Excerpted records: Begin
File: src/rtl/wram_port_pkg.sv
package wram_port_pkg;
  localparam int BYTE_W = 8;

  function automatic int lane_count(input int width);
    return (width + BYTE_W - 1) / BYTE_W;
  endfunction

  typedef enum logic [1:0] {
    ACC_NONE = 2'd0,
    ACC_WR   = 2'd1,
    ACC_RD   = 2'd2
  } acc_e;
endpackage

File: src/rtl/wram_port_decode.sv
module wram_port_decode
  import wram_port_pkg::*;
#(
  parameter int              HOST_AW   = 16,
  parameter logic [15:0]     BASE_ADDR = 16'h2180,
  parameter int              NLANE     = 3
) (
  input  logic [HOST_AW-1:0] reg_addr_i,
  input  logic               reg_wr_i,
  input  logic               reg_rd_i,
  output acc_e               data_acc_o,
  output logic [NLANE-1:0]   lane_we_o
);
  localparam int NREG = NLANE + 1;

  logic [HOST_AW-1:0] off;
  logic               in_win;
  logic [NREG-1:0]    sel;

  assign off    = reg_addr_i - HOST_AW'(BASE_ADDR);
  assign in_win = (reg_addr_i >= HOST_AW'(BASE_ADDR)) && (off < HOST_AW'(NREG));

  for (genvar k = 0; k < NREG; k++) begin : g_sel
    assign sel[k] = in_win && (off == HOST_AW'(k));
  end

  // write wins over read on the data register
  always_comb begin
    data_acc_o = ACC_NONE;
    if (sel[0] && reg_wr_i)      data_acc_o = ACC_WR;
    else if (sel[0] && reg_rd_i) data_acc_o = ACC_RD;
  end

  // pointer registers are write-only
  for (genvar k = 0; k < NLANE; k++) begin : g_lane
    assign lane_we_o[k] = sel[k+1] && reg_wr_i;
  end
endmodule

File: src/rtl/wram_port_ptr.sv
module wram_port_ptr
  import wram_port_pkg::*;
#(
  parameter int PTR_W = 17,
  localparam int NLANE = lane_count(PTR_W)
) (
  input  logic              clk_i,
  input  logic              rst_ni,
  input  logic [NLANE-1:0]  lane_we_i,
  input  logic [BYTE_W-1:0] wdata_i,
  input  logic              step_i,
  output logic [PTR_W-1:0]  ptr_o
);
  logic [PTR_W-1:0] ptr_q, ptr_d;

  always_comb begin
    ptr_d = ptr_q;
    if (step_i) ptr_d = ptr_q + PTR_W'(1);
    // top lane may be narrower than a byte; extra data bits fall away
    for (int b = 0; b < PTR_W; b++) begin
      if (lane_we_i[b / BYTE_W]) ptr_d[b] = wdata_i[b % BYTE_W];
    end
  end

  always_ff @(posedge clk_i or negedge rst_ni) begin
    if (!rst_ni) ptr_q <= '0;
    else         ptr_q <= ptr_d;
  end

  assign ptr_o = ptr_q;
endmodule

File: src/rtl/wram_port_rdata.sv
module wram_port_rdata
  import wram_port_pkg::*;
(
  input  logic              clk_i,
  input  logic              rst_ni,
  input  logic              capture_i,
  input  logic [BYTE_W-1:0] mem_rdata_i,
  output logic [BYTE_W-1:0] rdata_o,
  output logic              rvalid_o
);
  logic [BYTE_W-1:0] rdata_q;
  logic              rvalid_q;

  always_ff @(posedge clk_i or negedge rst_ni) begin
    if (!rst_ni) begin
      rdata_q  <= '0;
      rvalid_q <= 1'b0;
    end else begin
      rvalid_q <= capture_i;
      if (capture_i) rdata_q <= mem_rdata_i;
    end
  end

  assign rdata_o  = rdata_q;
  assign rvalid_o = rvalid_q;
endmodule

File: src/rtl/wram_port.sv
module wram_port
  import wram_port_pkg::*;
#(
  parameter int          HOST_AW   = 16,
  parameter int          ADDR_W    = 24,
  parameter int          PTR_W     = 17,
  parameter logic [15:0] BASE_ADDR = 16'h2180,
  parameter logic [23:0] BANK_BASE = 24'h7E0000
) (
  input  logic               clk_i,
  input  logic               rst_ni,
  input  logic [HOST_AW-1:0] reg_addr_i,
  input  logic               reg_wr_i,
  input  logic               reg_rd_i,
  input  logic [BYTE_W-1:0]  reg_wdata_i,
  output logic [BYTE_W-1:0]  reg_rdata_o,
  output logic               reg_rvalid_o,
  output logic [ADDR_W-1:0]  mem_addr_o,
  output logic               mem_wr_o,
  output logic               mem_rd_o,
  output logic [BYTE_W-1:0]  mem_wdata_o,
  input  logic [BYTE_W-1:0]  mem_rdata_i
);
  localparam int NLANE = lane_count(PTR_W);

  acc_e             data_acc;
  logic [NLANE-1:0] lane_we;
  logic [PTR_W-1:0] ptr;
  logic             step;

  wram_port_decode #(
    .HOST_AW  (HOST_AW),
    .BASE_ADDR(BASE_ADDR),
    .NLANE    (NLANE)
  ) u_decode (
    .reg_addr_i(reg_addr_i),
    .reg_wr_i  (reg_wr_i),
    .reg_rd_i  (reg_rd_i),
    .data_acc_o(data_acc),
    .lane_we_o (lane_we)
  );

  assign step = (data_acc != ACC_NONE);

  wram_port_ptr #(
    .PTR_W(PTR_W)
  ) u_ptr (
    .clk_i    (clk_i),
    .rst_ni   (rst_ni),
    .lane_we_i(lane_we),
    .wdata_i  (reg_wdata_i),
    .step_i   (step),
    .ptr_o    (ptr)
  );

  // pointer is OR'd onto the bank base, never added
  assign mem_addr_o  = ADDR_W'(BANK_BASE) | ADDR_W'(ptr);
  assign mem_wr_o    = (data_acc == ACC_WR);
  assign mem_rd_o    = (data_acc == ACC_RD);
  assign mem_wdata_o = reg_wdata_i;

  wram_port_rdata u_rdata (
    .clk_i      (clk_i),
    .rst_ni     (rst_ni),
    .capture_i  (mem_rd_o),
    .mem_rdata_i(mem_rdata_i),
    .rdata_o    (reg_rdata_o),
    .rvalid_o   (reg_rvalid_o)
  );
endmodule

File: config.mk
export PLATFORM = sky130hd
export DESIGN_NAME = wram_port
export DESIGN_NICKNAME = d
export VERILOG_FILES = /design/src/rtl/wram_port_pkg.sv /design/src/rtl/wram_port_decode.sv /design/src/rtl/wram_port_ptr.sv /design/src/rtl/wram_port_rdata.sv /design/src/rtl/wram_port.sv
export SDC_FILE = /design/constraint.sdc
export NUM_CORES = 1
export LEC_CHECK = 0
export ABC_AREA = 0
export BUFFER_PORTS_ARGS = -buffer_cell sky130_fd_sc_hd__buf_4
export CAP_MARGIN = 20
export CORE_MARGIN = 1
export CORE_UTILIZATION = 28
export CTS_CLUSTER_SIZE = 28
export DETAILED_ROUTE_END_ITERATION = 8
export PLACE_DENSITY = 0.56
export SYNTH_ARGS = -nofsm -noshare
export SYNTH_HDL_FRONTEND = slang
export SYNTH_HIERARCHICAL = 1
export SYNTH_SLANG_ARGS = --single-unit
File: constraint.sdc
create_clock -name clk_i -period 2.2 [get_ports clk_i]
set_input_delay 0.33 -clock clk_i [delete_from_list [all_inputs] [get_ports clk_i]]
set_output_delay 0.33 -clock clk_i [all_outputs]
set_load 0.005 [all_outputs]
---- After elaboration in Yosys (flattened, before gate mapping) ----
Cells that the tools add are included.
operators by class
  reductions and logical operators ........ 15
  $add $sub $neg .......................... 2
  muxes and demuxes ....................... 20
  equality and inequality tests ........... 5
  magnitude comparators ................... 2
operator list
  kind                                                                            number
  16-bit by 2-bit == test with 1-bit output (second input constant)               2
  17-bit by 1-bit adder with 17-bit output (second input constant)                1
  1-bit two-way mux                                                               17
  17-bit two-way mux                                                              1
  16-bit by 1-bit == test with 1-bit output (second input constant)               1
  16-bit by 14-bit >= comparator with 1-bit output (second input constant)        1
  16-bit zero test                                                                1
  16-bit by 3-bit less-than comparator with 1-bit output (second input constant)  1
  16-bit by 14-bit subtractor with 16-bit output (second input constant)          1
  1-bit logical AND                                                               10
  2-bit nonzero test                                                              4
  2-bit two-way mux                                                               2
  2-bit by 1-bit == test with 1-bit output (second input constant)                1
  2-bit == test (second input constant)                                           1
storage, ports and cells
  flip-flop bits (word level) ............. 26
  logic and storage cells ................. 49
  output and inout port bits .............. 43
  input port bits ......................... 36

---- Depth between registers and ports, before layout ----
Gate-level depths: netlist of run 1.
  depth after elaboration ................. 10
  gate-level depth with buffers ........... 10
  depth with buffers taken out ............ 9

---- Modules after synthesis ----
The synthesis of run 1 kept the hierarchy.
by module, submodules not included
  module            cells an instance  area each (um^2)  times used  seq. area each (um^2)
  wram_port_ptr     104                994.7             1           425.4
  wram_port_rdata   18                 356.6             1           225.2
  wram_port_decode  20                 161.4             1           0.0
  wram_port         20                 138.9             1           0.0

---- Least setup slack after synthesis of run 1 ----
No wires, ideal clock.
  path type ............................... input port to flip-flop
  start ................................... in reg_addr_i[7]
  end ..................................... reg u_ptr.ptr_q[15], in the netlist u_ptr/ptr_o[15]
  required time ........................... 2.074 ns
  cell stages on the path ................. 10
  setup slack ............................. -0.626 ns
  setup time .............................. 0.126 ns
  arrival ................................. 2.700 ns
  path buffers ............................ 1
  cell sequence ........................... ha_1 > nor4b_1 > nand2_1 > nor4_1 > or2_1 > buf_2 > nand4_4 > nor4_4 > mux2_1 > a221o_1
between the ends
  elaborated cells between the ends (all ways) .. 16
  classes of those cells .................. add/sub: 1; order compare: 2; eq/ne: 1; mux: 3; reduce/logical: 9
RTL lines
  what                                                    RTL line                source
  from (decl)                                             wram_port.sv:12         input logic [HOST_AW-1:0] reg_addr_i,
  16-bit by 14-bit subtractor with 16-bit output          wram_port_decode.sv:20  assign off = reg_addr_i - HOST_AW'(BASE_ADDR);
  16-bit by 3-bit less-than comparator with 1-bit output  wram_port_decode.sv:21  assign in_win = (reg_addr_i >= HOST_AW'(BASE_ADDR)) && (off < HOST_AW'(NREG));
  1-bit logical AND                                       wram_port_decode.sv:21
  1-bit logical AND (*)                                   wram_port_decode.sv:24  assign sel[k] = in_win && (off == HOST_AW'(k));
  1-bit logical AND (*)                                   wram_port_decode.sv:30  if (sel[0] && reg_wr_i) data_acc_o = ACC_WR;
  2-bit two-way mux (*)                                   wram_port_decode.sv:30
  via data_acc[0]                                         wram_port.sv:26         acc_e data_acc;
  2-bit nonzero test (*)                                  wram_port.sv:43         assign step = (data_acc != ACC_NONE);
  via step                                                wram_port.sv:29         logic step;
  2-bit nonzero test (no source line) (*)                 -
  to (signal assigned)                                    wram_port_ptr.sv:27     else ptr_q <= ptr_d;
  to (decl)                                               wram_port_ptr.sv:14     logic [PTR_W-1:0] ptr_q, ptr_d;
The timed path passes the listed nets; every way through them passes the cells marked *.
A chain may end at the register's enable or synchronous reset.

---- Final worst setup path of run 1 ----
Ends and elaborated chain as after synthesis.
Excerpted records: End
◆ Exercise details
In the entries above, find every line with the word "netlist" and list it.

◆ Written response
Gate-level depths: netlist of run 1.
  end ..................................... reg u_ptr.ptr_q[15], in the netlist u_ptr/ptr_o[15]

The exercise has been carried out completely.